El sarampión, erradicado en Latinoamérica, regresó. De los 730 casos confirmados el año pasado sólo tres no eran en Venezuela, y quienes huyen se llevan la enfermedad con ellos. En los primeros meses del año, hubo 14 casos en Brasil y uno en Colombia, todos inmigrantes venezolanos.

“La gente está huyendo porque si se queda, muere”, dice Dany Bahar, del Brookings Institution en Washington. “Mueren porque no tienen comida, contraen malaria y no reciben tratamiento, necesitan diálisis y no pueden obtenerla”.

Los que logran salir enfrentan retos formidables. En Colombia, la mitad llega a Norte Santander, uno de los departamentos más anárquicos del país. Dos grupos guerrilleros, el ELN y el EPL, aún luchan al norte de Cúcuta, y dos bandas criminales, Los Rastrojos y Los Urabeños, se disputan el control de rutas de contrabando. Las ONG en Cúcuta dicen que, por desesperación, muchos migrantes acaban vinculados al crimen organizado y tráfico de cocaína en Colombia.

La ironía del éxodo es que durante décadas, fue al revés. Durante el conflicto civil involucrando a las FARC, hasta 4 millones de colombianos huyeron a Venezuela, entonces estable y próspera. Ahora, muchos vuelven.

Con el número de migrantes, sube la tensión en las poblaciones locales, sobre todo en el norte de Brasil, donde las ciudades fronterizas son muy pequeñas para absorber tantos recién llegados.

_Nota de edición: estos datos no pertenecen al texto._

--- src/rtl/uart_tx_engine.sv ---
// UART transmit framer: pops bytes from a TX FIFO and serialises start/data/parity/stop bits.
// Latency: FIFO pop to start bit one clk; every bit lasts OSR baud_pulse ticks.
// Backpressure: pops only when the FIFO is non-empty; frames are sent back to back with no idle gap.
module uart_tx_engine #(
  parameter int OSR = 16
) (
  input  logic       clk,
  input  logic       rst,
  input  logic       baud_pulse,
  input  logic [7:0] fifo_dout,
  input  logic       fifo_empty,
  output logic       fifo_pop,
  input  logic [1:0] wls,
  input  logic       stb,
  input  logic       pen,
  input  logic       eps,
  input  logic       sp,
  input  logic       set_break,
  output logic       tx,
  output logic       tx_busy,
  output logic       temt
);

  localparam logic [2:0] S_IDLE   = 3'd0;
  localparam logic [2:0] S_START  = 3'd1;
  localparam logic [2:0] S_DATA   = 3'd2;
  localparam logic [2:0] S_PARITY = 3'd3;
  localparam logic [2:0] S_STOP   = 3'd4;

  // Terminal counts of the 5-bit tick counter (count runs 0 .. limit-1).
  localparam logic [4:0] L_BIT    = 5'(OSR - 1);
  localparam logic [4:0] L_STOP15 = 5'((3 * OSR) / 2 - 1);
  localparam logic [4:0] L_STOP2  = 5'(2 * OSR - 1);

  logic [2:0] r_state;
  logic [4:0] r_cnt;
  logic [2:0] r_bit;
  logic [7:0] r_shift;
  logic [1:0] r_wls;
  logic       r_stb;
  logic       r_pen;
  logic       r_par;
  logic       r_tx;
  logic       r_run;

  logic [4:0] w_lim;
  logic       w_last_tick;
  logic       w_last_bit;
  logic       w_load;
  logic [7:0] w_mask;
  logic       w_xor;
  logic       w_par;

  // Length of the current bit period; only the stop period varies, using the latched format.
  always_comb begin
    w_lim = L_BIT;
    if (r_state == S_STOP && r_stb) begin
      w_lim = (r_wls == 2'b00) ? L_STOP15 : L_STOP2;
    end
  end

  // Parity of the incoming byte restricted to the bits that will actually be sent.
  always_comb begin
    w_mask = 8'hFF;
    case (wls)
      2'b00:   w_mask = 8'h1F;
      2'b01:   w_mask = 8'h3F;
      2'b10:   w_mask = 8'h7F;
      default: w_mask = 8'hFF;
    endcase
    w_xor = ^(fifo_dout & w_mask);
    w_par = sp ? ~eps : (eps ? w_xor : ~w_xor);
  end

  assign w_last_tick = baud_pulse && (r_state != S_IDLE) && (r_cnt == w_lim);
  // Last data bit index is 4 + wls, which is simply {1, wls}.
  assign w_last_bit  = (r_bit == {1'b1, r_wls});
  // r_run holds off any pop until one clk has passed after reset release.
  assign w_load      = r_run && !fifo_empty &&
                       ((r_state == S_IDLE) || ((r_state == S_STOP) && w_last_tick));

  assign fifo_pop = w_load;
  assign tx_busy  = (r_state != S_IDLE);
  assign temt     = (r_state == S_IDLE) && fifo_empty;
  assign tx       = set_break ? 1'b0 : r_tx;

  // Frame state machine; tx is registered alongside the state so it changes only on transitions.
  always_ff @(posedge clk or negedge rst) begin
    if (!rst) begin
      r_state <= S_IDLE;
      r_cnt   <= 5'd0;
      r_bit   <= 3'd0;
      r_shift <= 8'd0;
      r_wls   <= 2'd0;
      r_stb   <= 1'b0;
      r_pen   <= 1'b0;
      r_par   <= 1'b0;
      r_tx    <= 1'b1;
      r_run   <= 1'b0;
    end else begin
      r_run <= 1'b1;
      if (w_load) begin
        r_state <= S_START;
        r_cnt   <= 5'd0;
        r_bit   <= 3'd0;
        r_shift <= fifo_dout;
        r_wls   <= wls;
        r_stb   <= stb;
        r_pen   <= pen;
        r_par   <= w_par;
        r_tx    <= 1'b0;
      end else if (baud_pulse && (r_state != S_IDLE)) begin
        if (r_cnt != w_lim) begin
          r_cnt <= r_cnt + 5'd1;
        end else begin
          r_cnt <= 5'd0;
          case (r_state)
            S_START: begin
              r_state <= S_DATA;
              r_tx    <= r_shift[0];
            end
            S_DATA: begin
              if (w_last_bit) begin
                if (r_pen) begin
                  r_state <= S_PARITY;
                  r_tx    <= r_par;
                end else begin
                  r_state <= S_STOP;
                  r_tx    <= 1'b1;
                end
              end else begin
                r_bit   <= r_bit + 3'd1;
                r_shift <= r_shift >> 1;
                r_tx    <= r_shift[1];
              end
            end
            S_PARITY: begin
              r_state <= S_STOP;
              r_tx    <= 1'b1;
            end
            default: begin
              r_state <= S_IDLE;
              r_tx    <= 1'b1;
            end
          endcase
        end
      end
    end
  end

endmodule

Ahora hay 40 mil venezolanos en Boa Vista y representan  el 10 por ciento de la población de la ciudad.

En la vecina Mucajaí, dos venezolanos mataron a un brasileño en una pelea en un bar el mes pasado, según las autoridades, lo que provocó que los lugareños incendiaran un edificio de inmigrantes. “Algunos dicen que somos una plaga, cerdos sucios”, dice Richard Gil, venezolano de 51 años que llegó a Brasil hace un mes. “Pero somos familias decentes”.

También en Colombia, la animosidad a venezolanos crece y en febrero el Gobierno apretó controles, pero una frontera de 2.200 kilómetros es imposible de ser vigilada toda. “El endurecimiento de la frontera no mantendrá a la gente”, dice Francisca Vigaud-Walsh, defensora legislativa de alto nivel de Refugees International en Washington. “Sólo aumentará la criminalidad, el contrabando y el tráfico, incluido el sexual”.

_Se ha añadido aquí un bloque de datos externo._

[config.mk]
export PLATFORM = sky130hd
export DESIGN_NAME = crc_frame_ctrl
export DESIGN_NICKNAME = d
export VERILOG_FILES = /design/src/rtl/crc_pkg.sv /design/src/rtl/crc8_bit_step.sv /design/src/rtl/crc_frame_ctrl.sv
export SDC_FILE = /design/constraint.sdc
export NUM_CORES = 1
export LEC_CHECK = 0
export CORE_ASPECT_RATIO = 1.75
export CORE_MARGIN = 4
export CORE_UTILIZATION = 40
export CTS_BUF_LIST = sky130_fd_sc_hd__clkbuf_4 sky130_fd_sc_hd__clkbuf_8 sky130_fd_sc_hd__clkbuf_16
export CTS_CLUSTER_SIZE = 10
export DETAILED_ROUTE_END_ITERATION = 8
export PLACE_DENSITY_LB_ADDON = 0.2
export SYNTH_ARGS = -nofsm -noshare
export SYNTH_HDL_FRONTEND = slang
export SYNTH_SLANG_ARGS = --single-unit
export TNS_END_PERCENT = 10
[constraint.sdc]
create_clock -name clk -period 1.28 [get_ports clk]
set_input_delay 0.128 -clock clk [delete_from_list [all_inputs] [get_ports clk]]
set_output_delay 0.128 -clock clk [all_outputs]
set_load 0.01 [all_outputs]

Es difícil saber qué podría cambiar en Venezuela para frenar el éxodo. La economía se contrajo 40 por ciento en cinco años y se prevé que lo hará aún más. El FMI prevé que la inflación llegue a 13 mil por ciento este año. Hay elecciones presidenciales el 20 de mayo, pero quedan pocas dudas de que  Maduro se asegurará la victoria. Rechaza la entrada de ayuda humanitaria: sus ciudadanos seguirán huyendo.

Ante esa realidad, las organizaciones internacionales de ayuda centran esfuerzos fuera de Venezuela. Usaid prometió 18,5 millones de dólares para ayudar en Colombia y el Acnur apeló por 46 millones iniciales. La Cruz Roja solicitó 2,3 millones para ayudar a 120 mil venezolanos en Colombia, pero las cifras son minúsculas. Brookings estima que el costo de la atención a migrantes venezolanos oscila entre 2,8 mil millones y 5,2 mil millones de dólares.

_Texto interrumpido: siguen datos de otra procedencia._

$ cat src/rtl/ioshim_pkg.sv
// ioshim_pkg -- shared constants and types for the ioshim_memport block.
//   ADDR_W         : word-address width of both request ports
//   DATA_W         : RAM word width
//   N_LANES        : number of byte-write lanes per word
//   STARVE_MAX_DEF : default bound on host wait cycles while the CPU owns the RAM
//   port_state_e   : per-port request FSM state
package ioshim_pkg;

    localparam int ADDR_W         = 11;
    localparam int DATA_W         = 16;
    localparam int N_LANES        = DATA_W / 8;
    localparam int STARVE_MAX_DEF = 4;

    typedef enum logic {
        PORT_IDLE = 1'b0,
        PORT_BUSY = 1'b1
    } port_state_e;

endpackage

$ cat src/rtl/ioshim_memport_ram.sv
// ioshim_memport_ram -- synchronous single-port RAM, DATA_W bits wide, with
// one write enable per byte lane and a registered (1-cycle) read.
// Contents are never reset. The read register captures the old word on a
// write cycle (read-first); callers ignore rdata after writes.
//   clk   : clock
//   en    : access strobe (read always, write on enabled lanes)
//   we    : byte-lane write enables
//   addr  : word index
//   wdata : write data
//   rdata : read data, valid the cycle after an enabled access
module ioshim_memport_ram
    import ioshim_pkg::*;
#(
    parameter int MEMSIZE = 128,
    parameter int IDX_W   = $clog2(MEMSIZE)
) (
    input  logic               clk,
    input  logic               en,
    input  logic [N_LANES-1:0] we,
    input  logic [IDX_W-1:0]   addr,
    input  logic [DATA_W-1:0]  wdata,
    output logic [DATA_W-1:0]  rdata
);

    // One byte-wide array per lane keeps each lane a plain inferred RAM.
    genvar gi;
    generate
        for (gi = 0; gi < N_LANES; gi++) begin : g_lane
            logic [7:0] mem_q [MEMSIZE];
            logic [7:0] rdata_q;

            always_ff @(posedge clk) begin
                if (en) begin
                    if (we[gi]) begin
                        mem_q[addr] <= wdata[gi*8 +: 8];
                    end
                    rdata_q <= mem_q[addr];
                end
            end

            assign rdata[gi*8 +: 8] = rdata_q;
        end
    endgenerate

endmodule

$ cat src/rtl/ioshim_memport.sv
// ioshim_memport -- shares one single-port RAM between a host (memio) port
// and a CPU port. Each port runs a two-state IDLE/BUSY FSM: a request
// accepted at an edge completes with a one-cycle done pulse in the next
// cycle, with read data valid alongside it and held until the next read
// completion on that port. The CPU wins simultaneous requests unless the
// host has already waited STARVE_MAX cycles.
// Optional feature: define IOSHIM_MEMPORT_STATS_EN to count arbitration
// conflicts in conflict_cnt; otherwise conflict_cnt is tied to zero.
//   clk, resetn                     : clock, asynchronous active-low reset
//   memio_rd/wr/addr/wdata          : host request (wr = byte lanes, wins over rd)
//   memio_rdata, memio_done         : host read data, completion pulse
//   cpu_rd/wr/addr/wdata            : CPU request
//   cpu_rdata, cpu_done             : CPU read data, completion pulse
//   conflict_cnt                    : saturating count of both-port contention edges
module ioshim_memport
    import ioshim_pkg::*;
#(
    parameter int MEMSIZE    = 128,
    parameter int STARVE_MAX = STARVE_MAX_DEF
) (
    input  logic               clk,
    input  logic               resetn,
    input  logic               memio_rd,
    input  logic [1:0]         memio_wr,
    input  logic [ADDR_W-1:0]  memio_addr,
    input  logic [DATA_W-1:0]  memio_wdata,
    output logic [DATA_W-1:0]  memio_rdata,
    output logic               memio_done,
    input  logic               cpu_rd,
    input  logic [1:0]         cpu_wr,
    input  logic [ADDR_W-1:0]  cpu_addr,
    input  logic [DATA_W-1:0]  cpu_wdata,
    output logic [DATA_W-1:0]  cpu_rdata,
    output logic               cpu_done,
    output logic [15:0]        conflict_cnt
);

    localparam int IDX_W  = $clog2(MEMSIZE);
    localparam int WAIT_W = $clog2(STARVE_MAX + 2);
    localparam int HOST   = 0;
    localparam int CPU    = 1;

    // Port-indexed views of the two request interfaces.
    logic [1:0]                 rd_req;
    logic [1:0][N_LANES-1:0]    wr_req;
    logic [1:0][ADDR_W-1:0]     addr_req;
    logic [1:0][DATA_W-1:0]     wdata_req;
    logic [1:0][DATA_W-1:0]     rdata_mux;
    logic [1:0]                 cand;
    logic [1:0]                 grant;
    logic [1:0]                 oob;
    logic [1:0]                 done;

    logic [WAIT_W-1:0]          wait_q, wait_d;
    logic                       host_first;
    logic                       sel;
    logic [N_LANES-1:0]         ram_we;
    logic [DATA_W-1:0]          ram_rdata;

    assign rd_req    = {cpu_rd, memio_rd};
    assign wr_req    = {cpu_wr, memio_wr};
    assign addr_req  = {cpu_addr, memio_addr};
    assign wdata_req = {cpu_wdata, memio_wdata};

    genvar gi;
    generate
        for (gi = 0; gi < 2; gi++) begin : g_port
            port_state_e       state_q, state_d;
            logic              is_rd_q;
            logic              oob_q;
            logic [DATA_W-1:0] hold_q;
            logic              rd_done;
            logic [DATA_W-1:0] rd_value;

            // Out-of-range accesses still complete; they just never touch the RAM.
            assign oob[gi]   = 32'(addr_req[gi]) >= MEMSIZE;
            // A BUSY port is never a candidate, so a held request is
            // re-accepted only after the done cycle has ended.
            assign cand[gi]  = (rd_req[gi] | (|wr_req[gi])) & (state_q == PORT_IDLE);
            assign state_d   = grant[gi] ? PORT_BUSY : PORT_IDLE;
            assign done[gi]  = (state_q == PORT_BUSY);
            assign rd_done   = (state_q == PORT_BUSY) & is_rd_q;
            assign rd_value  = oob_q ? '0 : ram_rdata;
            // Read data is shown live in the done cycle, then held.
            assign rdata_mux[gi] = rd_done ? rd_value : hold_q;

            always_ff @(posedge clk or negedge resetn) begin
                if (!resetn) begin
                    state_q <= PORT_IDLE;
                    is_rd_q <= 1'b0;
                    oob_q   <= 1'b0;
                    hold_q  <= '0;
                end else begin
                    state_q <= state_d;
                    if (grant[gi]) begin
                        is_rd_q <= (wr_req[gi] == '0);
                        oob_q   <= oob[gi];
                    end
                    if (rd_done) begin
                        hold_q <= rd_value;
                    end
                end
            end
        end
    endgenerate

    // One grant per edge: CPU by default, host once it has waited long enough.
    always_comb begin
        grant      = '0;
        host_first = (wait_q == WAIT_W'(STARVE_MAX));
        grant[HOST] = cand[HOST] & (~cand[CPU] | host_first);
        grant[CPU]  = cand[CPU] & ~grant[HOST];
    end

    always_comb begin
        wait_d = wait_q;
        if (grant[HOST]) begin
            wait_d = '0;
        end else if (cand[HOST] && !host_first) begin
            wait_d = wait_q + 1'b1;
        end
    end

    always_ff @(posedge clk or negedge resetn) begin
        if (!resetn) begin
            wait_q <= '0;
        end else begin
            wait_q <= wait_d;
        end
    end

    assign sel    = grant[CPU];
    assign ram_we = ((|grant) && !oob[sel]) ? wr_req[sel] : '0;

    ioshim_memport_ram #(
        .MEMSIZE (MEMSIZE),
        .IDX_W   (IDX_W)
    ) u_ram (
        .clk   (clk),
        .en    (|grant),
        .we    (ram_we),
        .addr  (addr_req[sel][IDX_W-1:0]),
        .wdata (wdata_req[sel]),
        .rdata (ram_rdata)
    );

    assign memio_rdata = rdata_mux[HOST];
    assign memio_done  = done[HOST];
    assign cpu_rdata   = rdata_mux[CPU];
    assign cpu_done    = done[CPU];

`ifdef IOSHIM_MEMPORT_STATS_EN
    logic [15:0] conflict_q;

    always_ff @(posedge clk or negedge resetn) begin
        if (!resetn) begin
            conflict_q <= '0;
        end else if ((&cand) && (conflict_q != 16'hFFFF)) begin
            conflict_q <= conflict_q + 16'd1;
        end
    end

    assign conflict_cnt = conflict_q;
`else
    assign conflict_cnt = '0;
`endif

endmodule
$ cat config.mk
export PLATFORM = sky130hd
export DESIGN_NAME = ioshim_memport
export DESIGN_NICKNAME = d
export VERILOG_FILES = /design/src/rtl/ioshim_pkg.sv /design/src/rtl/ioshim_memport_ram.sv /design/src/rtl/ioshim_memport.sv
export SDC_FILE = /design/constraint.sdc
export NUM_CORES = 2
export LEC_CHECK = 0
export CORE_AREA = 2 2 530 269
export DETAILED_ROUTE_END_ITERATION = 10
export DIE_AREA = 0 0 532 271
export PLACE_DENSITY_LB_ADDON = 0.12
export SLEW_MARGIN = 0
export SYNTH_ARGS = -nofsm -noshare
export SYNTH_HDL_FRONTEND = slang
export SYNTH_SLANG_ARGS = --single-unit
export TNS_END_PERCENT = 1
$ cat constraint.sdc
create_clock -name clk -period 3.99 [get_ports clk]
set_input_delay 0.798 -clock clk [delete_from_list [all_inputs] [get_ports clk]]
set_output_delay 0.798 -clock clk [all_outputs]
set_load 0.01 [all_outputs]
==> run summary <==
The number of buffers inserted by port buffering came out at 95. The layout overhead on the synthesized area came out at 20.5%. After Yosys synthesis, and, or, nand and nor cells account for 2.85% of the synthesized area. For this design the ratio of total power to cell area is 565 nW/um2. The nature of the critical path endpoint is a register.

In the final routing, the length of wire on met1 measures 100,000 um. The transition at the pin with the smallest max-transition slack is 1.09 ns. The overall die area is 144,000 um2.

Summed over all instances, the cell type with the most area after synthesis is edfxtp_1. The largest net degree at the start of global routing came out at 129. After synthesis, flip-flops and latches occupy 81.1% of the total area. Counting both buffers and inverters, the worst setup path holds a total of 4. Ranked by total cell area, the synthesized netlist is headed by edfxtp_1 (80%), a22oi_1 (8.9%), a41oi_1 (2.4%). The met3 wire length is 41,800 um.

The number of buffers created by CTS came out at 179. The upper clock frequency limit came out at 0.256 GHz. The vertical extent of the die is 271 um.

The floorplan has 97 rows. Summed over its instances, the top area cell type makes up 79.8% of the synthesized netlist area. The warning count from the yosys run is 0. The global placer's final weighted congestion came out at 0.927.

The count of unique library cells instantiated by Yosys is 52. The design draws 52,900 uW. For this run, the detailed router's first-pass iteration total came to 6. The proportion of layout cells with a drive suffix above 1 came out at 22.1%. The required time of the worst setup path is 4.52 ns. The dominant combinational cell family by area after synthesis is compound AO/OA/AOI/OAI gates. The parity-gate share of the synthesized area counting xor and xnor cells is 0%. The end-of-flow core utilization came out at 67.3%.

Of the post-synthesis cell area, the part taken by muxes is 0.470%. The count of boundary I/O pins is 112. The startpoint identified for the worst register-to-register timing path is wait_q[0]$_DFFE_PN0P_. The minimum setup slack among reg-to-reg paths came out at 0.09 ns. On the critical path, the stage with the largest delay is an instance of or4_1. In this run the clock root is driven by a clkbuf_16. In this design, the critical path's most frequently occurring cell is buf_4.

The final HPWL from detailed placement is 158,000 um. In this run the worst setup path terminates at u_ram.g_lane[1].rdata_q[6]$_DFFE_PN_. Of the total power, the clock network draws 31.6%. The start point of the critical path is wait_q[0]$_DFFE_PN0P_. The signal on the critical path passes through inv_1, ha_1, nand2_1, o311ai_4, buf_12, buf_4, buf_4, mux2i_4, or2_2, o32ai_1, or4_1, o41ai_2, nand4_1. The final cell count without fillers came out at 7,225. The number of instances in the synthesized netlist came out at 4,391. The source-to-sink clock delay at the later pin of the worst-skew pair came out at 0.81 ns.

The die is 532 um wide. The mean area per synthesized cell came out at 17.7 um2. The worst setup path is launched from a register. Setup repair after global routing could not meet its margin everywhere. In this run the worst hold path is classified as in2async.

The initial antenna violation count came out at 7. Global routing used 32.5% of the available tracks across all layers. The remaining global-route overflow came out at 0. In this run the tightest slew margin relative to its limit is 27.3%.

The clock arrives with 0.0228 ns of skew. The fraction of the mapped netlist area in compound gates is 13.7%. The max-cap check violation count is 0. VDD sags by at most 487 uV. In this design, the stage delay of the slowest critical-path cell is 0.64 ns. The buffer count from post-CTS setup fixing came out at 0. The core area is 139,000 um2. The placed instance count came out at 6,917. In this run, synthesis inferred 2,064 flip-flops with an integrated enable. In the routed layout, each cell is associated on average with a via count of 6.65. Among cell families on the critical path, the largest total delay comes from simple AND/OR/NAND/NOR gates. The internal portion of total power came out at 38,400 uW. The overall via count from detail_route came out at 48.1k. The final number of setup-violating endpoints came out at 0. The number of levels the H-tree was split into came out at 4.

The number of cell instances on the worst register-to-register path came out at 13. Combinational logic burns 18.1% of the power. After synthesis the netlist holds a flip-flop and latch count of 2,105. Across all hold checks on the routed design, the worst slack comes to 0.150 ns. Subtracting the final worst setup slack from the clock period gives 3.90 ns. The share of synthesized flip-flops with an asynchronous set or reset is 1.95%. The clock-pin transition on the worst setup and hold timing paths is 0.07 ns.

The net count of the finished layout came out at 5,281. The initial cell density of the core came out at 55.8%. For the worst setup path, the data arrival time is 4.43 ns.

Counting buffers and inverters, the worst setup path is 13 cells deep. The total count of max-transition violations in the final report was 0. The cell area that synthesis handed to floorplanning was 77,700 um2. The switching power of the nets came out at 14,500 uW.

The number of nets with antenna violations after detailed routing came out at 0. The library cell used most frequently in the layout, excluding fill and tap cells, is edfxtp_1. The number of clock sinks came out at 2,105. The detailed router used layers up to and including met5. The share of the clock period used by the worst path after layout is 97.8%.

The number of hold-slack violations in the final timing report was 0. The routed wire length came out at 236,000 um. The TritonCTS clock tree is yes. The most used flip-flop cell after synthesis is edfxtp_1. In this run the critical register-to-register path is captured at u_ram.g_lane[1].rdata_q[6]$_DFFE_PN_. The synthesized netlist devotes 0.0322% of its cell area to adder and majority cells.

Fill cells in the final layout number 9,307. The top cell types in the final layout, fill and taps aside, are edfxtp_1 (2,064), a22oi_1 (920), buf_4 (747). The flow ran to the end, and the final reports show no timing, DRC or antenna violations. The violation count after the first detailed-route iteration came out at 7,994.

Per report_power, the sequential group accounts for 50.2% of the total. The leakage dissipation came out at 0.0297 uW. The number of hold-repair buffers added at the cts stage came out at 0. Counting along the longest clock path gives a buffer depth of 4. In the routed design, unresolved DRC markers number 0.

The sum of met2 wire segment lengths after detailed routing is 90,300 um. The via count of the first global-routing pass is 44.9k. The net switching fraction of the power came out at 27.4%. The biggest fanout along the worst timing path is 9. The detailed-route wire length per cell is 32.7 um. The setup path with the least slack is of type reg2reg. The global-route wire length before repair came out at 333,000 um.
stage by stage:
stage | setup slack [ns] | area, um2 | TNS (ns)
2_1_floorplan | -0.408 | 77800 | -558.28
3_3_place_gp | -1.50 | 88100 | -121.60
3_5_place_dp | -0.886 | 88100 | -139.06
4_1_cts | 0.00737 | 93500 | 0
5_1_grt | -0.0588 | 93600 | -0.106
6_report | 0.0889 | 93600 | 0
power groups by stage:
stage	Clock (uW)	Sequential (uW)	Combinational [uW]
after floorplan	0	27200	3720
after global placement	0	27100	9110
after detailed placement	0	27100	9260
after CTS	16800	26600	9300
after global routing	17700	26600	10000
final	16700	26600	9600
state kept, by name (all words and copies together) (netlist names):
signal / flops
u_ram.g_lane.mem_q: 2048
g_port.hold_q: 32
u_ram.g_lane.rdata_q: 16
wait_q: 3
g_port.is_rd_q: 2
g_port.oob_q: 2
cpu_done: 1
memio_done: 1
logic make-up (layout without fill, tap and decap cells):
family | Yosys count | count (layout)
and+or+nand+nor | 525 | 525
buffers and inverters | 340 | 1275
DFF | 2105 | 2105
other | 1 | 19
AOI/OAI and AO/OA | 1384 | 1384
muxes | 34 | 34
adders and majority gates | 2 | 2
metal layers:
| layer | vias up | track usage, % |
|---|---|---|
| li1 | 20000 | - |
| met1 | 24500 | 51.3 |
| met2 | 3275 | 40.0 |
| met3 | 280 | 16.3 |
| met4 | 4 | 5.56 |
| met5 | - | 0 |
worst reg2reg max path, delay by kind of cell (launching register included):
| kind | cells | cell delay [ns] |
|---|---|---|
| buffers and inverters | 4 | 0.69 |
| multiplexers | 1 | 0.36 |
| AND/OR/NAND/NOR | 4 | 1.09 |
| flip-flops | 1 | 0.38 |
| AO/OA/AOI/OAI | 3 | 0.92 |
| adder cells (fa/ha/maj) | 1 | 0.19 |
worst min-delay path by stage:
stage / from / to / slack (ns) / cells past startpoint
2_1_floorplan: g_port[1].is_rd_q$_DFFE_PN0N_ / g_port[1].is_rd_q$_DFFE_PN0N_ / 0.45 / 2
3_3_place_gp: g_port[1].is_rd_q$_DFFE_PN0N_ / g_port[1].is_rd_q$_DFFE_PN0N_ / 0.46 / 2
3_5_place_dp: g_port[1].hold_q[14]$_DFF_PN0_ / g_port[1].hold_q[14]$_DFF_PN0_ / 0.48 / 2
4_1_cts: resetn / g_port[1].hold_q[7]$_DFF_PN0_ / 0.16 / 1
5_1_grt: resetn / g_port[0].hold_q[8]$_DFF_PN0_ / 0.22 / 1
6_report: resetn / g_port[0].hold_q[3]$_DFF_PN0_ / 0.15 / 1
repair_timing:
| action | in CTS | in global routing |
|---|---|---|
| endpoints found under the setup margin | 7 | 45 |
| gates cloned | 0 | 0 |
| pin swaps | 0 | 1 |
| gates resized for setup | 8 | 21 |
synth_stat cells, types with 6 or more instances:
| master | count |
|---|---|
| o2111ai_1 | 17 |
| buf_1 | 11 |
| edfxtp_1 | 2064 |
| a32oi_1 | 7 |
| nor2_1 | 280 |
| a22oi_1 | 921 |
| inv_1 | 6 |
| or2_2 | 6 |
| a221oi_1 | 37 |
| a31oi_1 | 38 |
| a22o_1 | 37 |
| nor4_1 | 17 |
| dfrtp_1 | 41 |
| nand3b_1 | 7 |
| o21ai_0 | 38 |
| nand2b_1 | 37 |
| nand3_1 | 7 |
| mux2i_1 | 25 |
| buf_4 | 17 |
| nand2_1 | 151 |
| a21oi_1 | 14 |
| buf_2 | 44 |
| a41oi_1 | 211 |
| clkbuf_1 | 259 |
| o41ai_1 | 48 |
area by class of cell:
| type | instances | area (um2) | area share, % |
|---|---|---|---|
| repair buffers | 963 | 8980 | 9.59 |
| flip-flops and latches | 2105 | 63000 | 67.3 |
| clock inverters | 71 | 537 | 0.573 |
| well taps | 1881 | 2350 | 2.51 |
| inverters | 7 | 26.3 | 0.0281 |
| diodes | 3 | 7.51 | 0.00802 |
| multi-input cells | 1961 | 13900 | 14.9 |
| clock buffers | 234 | 4810 | 5.14 |
Note: power is estimated with default switching activity, not from simulation.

En tanto, el trabajo recae sobre las organizaciones benéficas locales, las ONG y la Iglesia católica. Durante el último año en la Casa de Paso Divina Providencia, el obispo de Cúcuta, Víctor Manuel Ochoa, ayudó a alimentar y consolar a los migrantes hambrientos, pero la situación ha empeorado: “Primero, la cantidad de personas que llegan sube. Segundo, están viajando desde más lejos en el interior venezolano. Y, tercero, sus necesidades son mayores. Están más desesperados. Les damos lo que podemos, pero simplemente no podemos alimentar a todos”.